My medical career started when I graduated from the University of Melbourne. After my hospital years at the Austin Hospital and Monash Medical centre, including a diploma of obstetrics, I joined the Family Medicine Program, then run by the RACGP (the forerunner of the current general practice training scheme). I wasn’t sure I was destined for general practice, but there was an FMP rotation at Monash University Department of Family Medicine that looked interesting. Part of that rotation was at Blackburn Clinic. I stayed on at Monash for a few years, then worked as a Medical Educator at the FMP for another couple of years, but I always kept up sessions at Blackburn clinic, and I am still there after 28 years!
I think one of the benefits of general practice is the ability to become involved in related activities. Over the years I have been involved with Divisions of General Practice, then Medicare Locals. I have been a GP advisor to the Lung Health Promotion unit at the Alfred Hospital. I have been a GP Supervisor for over 20 years, and have been on the board of VMA and am now on the EVGP Training board. I have also been the medical advisor for an international amateur golf tournament for many years – unfortunately I hasn’t helped by golf!

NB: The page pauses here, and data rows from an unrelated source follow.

===== src/rtl/conv_mac_pipe.sv =====
// Pipelined multiplier / multiply-accumulate for the conv systolic-array PEs.
// Define CONV_MAC_SAT_EN to clamp results instead of wrapping them (drives o_sat).
module conv_mac_pipe #(
    parameter int unsigned A_WIDTH   = 11,
    parameter int unsigned B_WIDTH   = 8,
    parameter int unsigned P_WIDTH   = 11,
    parameter int unsigned A_SIGNED  = 1,
    parameter int unsigned B_SIGNED  = 0,
    parameter int unsigned NUM_STAGE = 4
) (
    input  logic               i_clk,
    input  logic               i_reset,
    input  logic               i_ce,
    input  logic               i_in_valid,
    input  logic [A_WIDTH-1:0] i_din0,
    input  logic [B_WIDTH-1:0] i_din1,
    input  logic               i_acc_mode,
    input  logic               i_acc_first,
    output logic               o_dout_valid,
    output logic [P_WIDTH-1:0] o_dout,
    output logic               o_sat
);

    localparam int unsigned FULL     = A_WIDTH + B_WIDTH + 1;
    // Stage S2 plus the pure delay stages S3..S(N-1).
    localparam int unsigned NUM_PIPE = NUM_STAGE - 2;

    logic [A_WIDTH-1:0]  r_s1_a;
    logic [B_WIDTH-1:0]  r_s1_b;
    logic                r_s1_vld;
    logic                r_s1_mode;
    logic                r_s1_first;

    logic [FULL-1:0]     r_prod [NUM_PIPE];
    logic [NUM_PIPE-1:0] r_vld;
    logic [NUM_PIPE-1:0] r_mode;
    logic [NUM_PIPE-1:0] r_first;

    logic [P_WIDTH-1:0]  r_acc;
    logic [P_WIDTH-1:0]  r_dout;
    logic                r_dout_valid;
    logic                r_sat;

    logic [FULL-1:0]     w_a_ext;
    logic [FULL-1:0]     w_b_ext;
    logic [FULL-1:0]     w_prod;
    logic [FULL-1:0]     w_last_prod;
    logic                w_last_vld;
    logic                w_last_mode;
    logic                w_last_first;
    logic [P_WIDTH-1:0]  w_p;
    logic                w_p_sat;
    logic [P_WIDTH-1:0]  w_sum;
    logic                w_sum_sat;
    logic [P_WIDTH-1:0]  w_res;
    logic                w_sat;

    assign w_a_ext = {{(FULL-A_WIDTH){(A_SIGNED != 0) & r_s1_a[A_WIDTH-1]}}, r_s1_a};
    assign w_b_ext = {{(FULL-B_WIDTH){(B_SIGNED != 0) & r_s1_b[B_WIDTH-1]}}, r_s1_b};
    // Low FULL bits of the product are exact for every signedness combination.
    assign w_prod  = w_a_ext * w_b_ext;

    always_ff @(posedge i_clk) begin
        if (i_reset) begin
            r_s1_a     <= '0;
            r_s1_b     <= '0;
            r_s1_vld   <= 1'b0;
            r_s1_mode  <= 1'b0;
            r_s1_first <= 1'b0;
            r_vld      <= '0;
            r_mode     <= '0;
            r_first    <= '0;
            for (int i = 0; i < int'(NUM_PIPE); i++) begin
                r_prod[i] <= '0;
            end
        end else if (i_ce) begin
            r_s1_a     <= i_din0;
            r_s1_b     <= i_din1;
            r_s1_vld   <= i_in_valid;
            r_s1_mode  <= i_acc_mode;
            r_s1_first <= i_acc_first;
            r_prod[0]  <= w_prod;
            r_vld[0]   <= r_s1_vld;
            r_mode[0]  <= r_s1_mode;
            r_first[0] <= r_s1_first;
            for (int i = 1; i < int'(NUM_PIPE); i++) begin
                r_prod[i]  <= r_prod[i-1];
                r_vld[i]   <= r_vld[i-1];
                r_mode[i]  <= r_mode[i-1];
                r_first[i] <= r_first[i-1];
            end
        end
    end

    assign w_last_prod  = r_prod[NUM_PIPE-1];
    assign w_last_vld   = r_vld[NUM_PIPE-1];
    assign w_last_mode  = r_mode[NUM_PIPE-1];
    assign w_last_first = r_first[NUM_PIPE-1];

`ifdef CONV_MAC_SAT_EN
    localparam bit RES_SIGNED = (A_SIGNED != 0) || (B_SIGNED != 0);
    localparam logic [P_WIDTH-1:0] MAX_S = {1'b0, {(P_WIDTH-1){1'b1}}};
    localparam logic [P_WIDTH-1:0] MIN_S = {1'b1, {(P_WIDTH-1){1'b0}}};

    logic [FULL-1:0]  w_hi;
    logic [P_WIDTH:0] w_sum_ext;

    // Signed product fits iff everything from bit P_WIDTH-1 upward is a sign copy.
    assign w_hi = FULL'($signed(w_last_prod) >>> (P_WIDTH-1));

    always_comb begin
        w_p       = w_last_prod[P_WIDTH-1:0];
        w_p_sat   = 1'b0;
        w_sum_ext = '0;
        w_sum     = '0;
        w_sum_sat = 1'b0;
        if (RES_SIGNED) begin
            if ((w_hi != '0) && (w_hi != '1)) begin
                w_p_sat = 1'b1;
                w_p     = w_last_prod[FULL-1] ? MIN_S : MAX_S;
            end
            w_sum_ext = {r_acc[P_WIDTH-1], r_acc} + {w_p[P_WIDTH-1], w_p};
            w_sum     = w_sum_ext[P_WIDTH-1:0];
            if (w_sum_ext[P_WIDTH] != w_sum_ext[P_WIDTH-1]) begin
                w_sum_sat = 1'b1;
                w_sum     = w_sum_ext[P_WIDTH] ? MIN_S : MAX_S;
            end
        end else begin
            if ((w_last_prod >> P_WIDTH) != '0) begin
                w_p_sat = 1'b1;
                w_p     = '1;
            end
            w_sum_ext = {1'b0, r_acc} + {1'b0, w_p};
            w_sum     = w_sum_ext[P_WIDTH-1:0];
            if (w_sum_ext[P_WIDTH]) begin
                w_sum_sat = 1'b1;
                w_sum     = '1;
            end
        end
    end
`else
    logic w_unused_hi;

    assign w_unused_hi = ^w_last_prod[FULL-1:P_WIDTH];
    assign w_p         = w_last_prod[P_WIDTH-1:0];
    assign w_p_sat     = 1'b0;
    assign w_sum       = r_acc + w_p;
    assign w_sum_sat   = 1'b0;
`endif

    always_comb begin
        w_res = w_p;
        w_sat = w_p_sat;
        if (w_last_mode && !w_last_first) begin
            w_res = w_sum;
            w_sat = w_p_sat | w_sum_sat;
        end
    end

    // Invalid beats leave dout, sat and the accumulator untouched.
    always_ff @(posedge i_clk) begin
        if (i_reset) begin
            r_dout_valid <= 1'b0;
            r_dout       <= '0;
            r_sat        <= 1'b0;
            r_acc        <= '0;
        end else if (i_ce) begin
            r_dout_valid <= w_last_vld;
            if (w_last_vld) begin
                r_dout <= w_res;
                r_sat  <= w_sat;
                if (w_last_mode) begin
                    r_acc <= w_res;
                end
            end
        end
    end

    assign o_dout_valid = r_dout_valid;
    assign o_dout       = r_dout;
    assign o_sat        = r_sat;

endmodule


===== config.mk =====
export PLATFORM = sky130hd
export DESIGN_NAME = conv_mac_pipe
export DESIGN_NICKNAME = d
export VERILOG_FILES = /design/src/rtl/conv_mac_pipe.sv
export SDC_FILE = /design/constraint.sdc
export NUM_CORES = 1
export LEC_CHECK = 0
export CAP_MARGIN = 20
export CORE_UTILIZATION = 30
export CTS_CLUSTER_DIAMETER = 200
export DETAILED_ROUTE_END_ITERATION = 10
export GPL_TIMING_DRIVEN = 1
export PLACE_DENSITY = 0.5
export SYNTH_ARGS = -nofsm -noshare
export SYNTH_HDL_FRONTEND = slang
export SYNTH_SLANG_ARGS = --single-unit

===== constraint.sdc =====
create_clock -name i_clk -period 9.4 [get_ports i_clk]
set_input_delay 1.41 -clock i_clk [delete_from_list [all_inputs] [get_ports i_clk]]
set_output_delay 1.41 -clock i_clk [all_outputs]
set_load 0.02 [all_outputs]

==> flow_summary.toml <==
[run_status]
outcome = "completed"

[clock_network]
clock_latency_ns = 0.34
cts_resized = 0
clock_sinks = 73
clockBufferDepth = 2
cts-root-buf = "clkbuf_16"
htreeDepth = 3
cts_setup_buffers = 0
cts_tree = "yes"
cts_buffers = 9
holdBufCountCts = 0
cts.reportedPaths.clkPinSlew_ns = 0.06

[final_layout]
drive_gt1_share_pct = 4.32
syn2layout_area_growth_pct = 17.7
filler_cell_count = 1576
nets = 614
antenna_cells = 0
final_common_cell = "nor2_1"
fin_util_pct = 36.6
final_cell_area_mm2 = 0.00565
layout_common_cells = "nor2_1 (56), inv_1 (51), dfxtp_1 (51)"

[flow_run]
maxCapViolations = 0

[routing]
drc = 0
wl_met2_mm = 4.93
vias_per_cell = 4.64
drt_iter0_drc = 142
drt-pass1-iter-count = 4
top_layer_used = "met4"
drt-total-wl_mm = 9.86
dr_wl_met3_um = 339
postRouteAntennaNets = 0
wl_per_cell_um = 13.3
vias = 3444
met1_length_mm = 4.47

[worst_setup_path]
critPathTopFamily = "adder cells"
critPathMaxStageDelay_ns = 0.55
worstSetupPathType = "reg -> reg"
endpoint_kind = "flip-flop"
path_cells = "nand2_1 -> fa_1 -> inv_1 -> fa_1 -> ha_1 -> inv_1 -> fa_1 -> inv_1 -> fa_1 -> a21o_1 -> a21oi_1 -> o21bai_1 -> a21oi_1 -> xnor2_1 -> nor2_1"
crit_top_cell = "fa_1"
timing.critical_path.buf_inv = 3
r2r_end = "r_prod[0][10]"
required_ns = 9.49
ff2ff_setup_slack_ns = 5.18
cp_max_fo = 10
r2r_start = "r_s1_b[2]"
cp-start-kind = "flip-flop"
cp_slowest_cell = "fa_1"
arrival_ns = 4.31
reg2reg_depth = 15

[pwr]
power_density_mw_per_mm2 = 143
p_int_uw = 612
vdd_drop_max_v = 0.0000849
p_seq_share_pct = 43.5
swShare_pct = 24.4
clkPwrFrac_pct = 46.1
power_switching_uw = 198
p_comb_share_pct = 10.4
leakagePower_uw = 0.00244

[die]
die_h_um = 129
num_rows = 45
io_pins = 38
die_w_um = 129
core_mm2 = 0.0154
dieArea_mm2 = 0.0165
initial_core_util_pct = 31.1

[synthesis]
ys_ff_latch = 73
synth_ff_type = "dfxtp_1"
synth.distinct_cells = 47
synth_area_mm2 = 0.00480
ys_seq_area_share_pct = 35.0
synthCells = 506
syn_avg_cell_area_um2 = 9.49
yosys.area.top_type = "dfxtp_1"
yosys-top-cells-area = "dfxtp_1 (21%), edfxtp_1 (14%), fa_1 (13%)"
synth_top_area_share_pct = 21.3
synth_edf_count = 22
ys_warn_count = 0
syn_nets = 593
async_flop_share_pct = 0

[timing]
post-route-period-util_pct = 44.9
setup_violations = 0
skew_ns = 0.00772
worst_pin_slew_ns = 0.868
finalHoldViolations = 0
slew_viol_final = 0
finalCriticalPeriod_ns = 4.22
fmax_mhz = 237
slew_headroom_pct = 42.0
fin_hold_ws_ns = 0.497
rsz0062_at_grt = "false"
tns_ns = 0

[global_route]
grt_first_pass_wirelength_mm = 16.7
grt_max_degree = 49
grt-ovfl-total = 0
track_usage_pct = 13.1
grt_pass1_vias = 3353
antenna_found_initial = 0

[placed_design]
gp_congestion = 0.814
place_area_mm2 = 0.00533
port_buffers = 36
dpl.hpwl_mm = 7.23

[hold_path]
hold_path_class = "reg -> reg"
whs_endpoint = "r_vld[0]"
min_path_cells = 2
hp-start = "r_vld[0]"
-- through the flow --
step	std cells	power (uW)	setup WS (ns)
2_1_floorplan	506	413	5.34
3_3_place_gp	727	443	5.28
3_5_place_dp	727	444	5.17
4_1_cts	743	825	5.16
5_1_grt	743	849	4.90
6_report	743	810	5.18
-- routing by layer --
layer | vias to the layer above | track usage, %
li1 | 1722 | -
met1 | 1657 | 15.9
met2 | 57 | 22.5
met3 | 8 | 3.74
met4 | 0 | 3.94
met5 | - | 0
-- cell usage after synthesis, drive strengths merged, types with 2 or more instances --
cell / number
o21a: 3
o21ai: 14
nor2: 56
or2: 2
nand3: 3
buf: 3
xnor2: 16
and2: 20
nor3b: 2
fa: 31
clkbuf: 25
nand2: 48
inv: 51
a21oi: 19
and3: 20
xor2: 6
ha: 31
o31a: 3
dfxtp: 51
a211oi: 14
nor3: 4
o211ai: 2
edfxtp: 22
mux2i: 34
nor2b: 3
o21bai: 3
a21o: 5
-- registers in the layout, indices dropped and copies added (netlist names) --
register and cells:
o_dout 11, r_s1_vld 1, r_s1_b 8, r_s1_mode 1, r_s1_first 1, r_first 2, r_vld 2, o_dout_valid 1
r_mode 2, r_s1_a 11, r_prod 22, r_acc 11
-- area by class of cell --
class	instances	area (um^2)	share of cell area (%)
repair buffers	38	370	6.55
inverters	51	191	3.39
clock inverters	7	98.8	1.75
clock buffers	9	225	3.98
flip-flops and latches	73	1680	29.7
well taps	211	264	4.67
multi-input cells	354	2820	49.9
-- power by group through the flow --
| stage | registers (uW) | logic [uW] | clock network (uW) |
|---|---|---|---|
| final | 352 | 84.2 | 373 |
| after global routing | 354 | 95.6 | 399 |
| after CTS | 352 | 85.7 | 387 |
| after detailed placement | 359 | 85.1 | 0 |
| after global placement | 359 | 84.0 | 0 |
| after floorplan | 351 | 61.8 | 0 |
-- worst max-delay path by stage --
stage                     startpoint  slack (ns)            end  cells past startpoint
after global routing       r_s1_b[0]        4.90  r_prod[0][10]                     15
after detailed placement   r_s1_b[1]        5.17  r_prod[0][10]                     15
final                      r_s1_b[2]        5.18  r_prod[0][10]                     15
after floorplan            r_s1_b[2]        5.34  r_prod[0][10]                     16
after global placement     r_s1_b[2]        5.28  r_prod[0][10]                     15
after CTS                  r_s1_b[0]        5.16  r_prod[0][10]                     15
-- cell families after synthesis --
family                   synth area share (%)
buffers and inverters                    6.25
XOR/XNOR                                 4.48
other                                  0.0781
multiplexers                             7.09
flip-flops                               35.0
adder cells (fa/ha/maj)                  21.0
AND/OR/NAND/NOR                          16.2
AO/OA/AOI/OAI                            9.90
-- tightest hold or removal path: stages, from the launching register on --
cell and delay (ns):
dfxtp_1 0.33, mux2i_1 0.07, nor2_1 0.07
Power figures use the tool's default switching activity.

Another benefit of general practice is the ability to change your interests over time – the scope of practice is so large, that it is helpful to have areas of particular expertise. My current interests, apart from medical education, are in allergy, asthma, diabetes and dermatology, as well as medical informatics.
People often talk about the flexibility of general practice, and that has certainly worked in my favour. Working long hours at times, but being able to change that when it suits me. I travelled around Northern Territory and WA camping for 4 months with my family when my children were in primary school, and I still had a job to come back to.
Being in a large practice with many of colleagues makes it easier to keep up with changes and share the burdens and responsibility of general practice – there is usually somebody around who can answer questions – often the ones asked by registrars that I can’t answer.
Being in the one practice for so long also has more benefits than disadvantages. Patients are generally well known and consultations are usually part of an ongoing conversation over years. You get to know patients and their families and you also get to know local services and facilities, local specialists and hospitals – so much of general practice is now about helping patients navigate the system. I don’t envy new registrars trying to learn about our health care system. Even now the NDIS, e-health record, codeine rescheduling and changes to mental health care are keeping me on my toes.
My scope of practice is also changing – I recently commented to a colleague I have gone from giving contraception advice to menopause advice, as my patients and I grow older together. I don’t remember completing a death certificate in my first few years of general practice, but now palliative care is a regular part of my practice – unfortunately it is often for patients I have known for many years.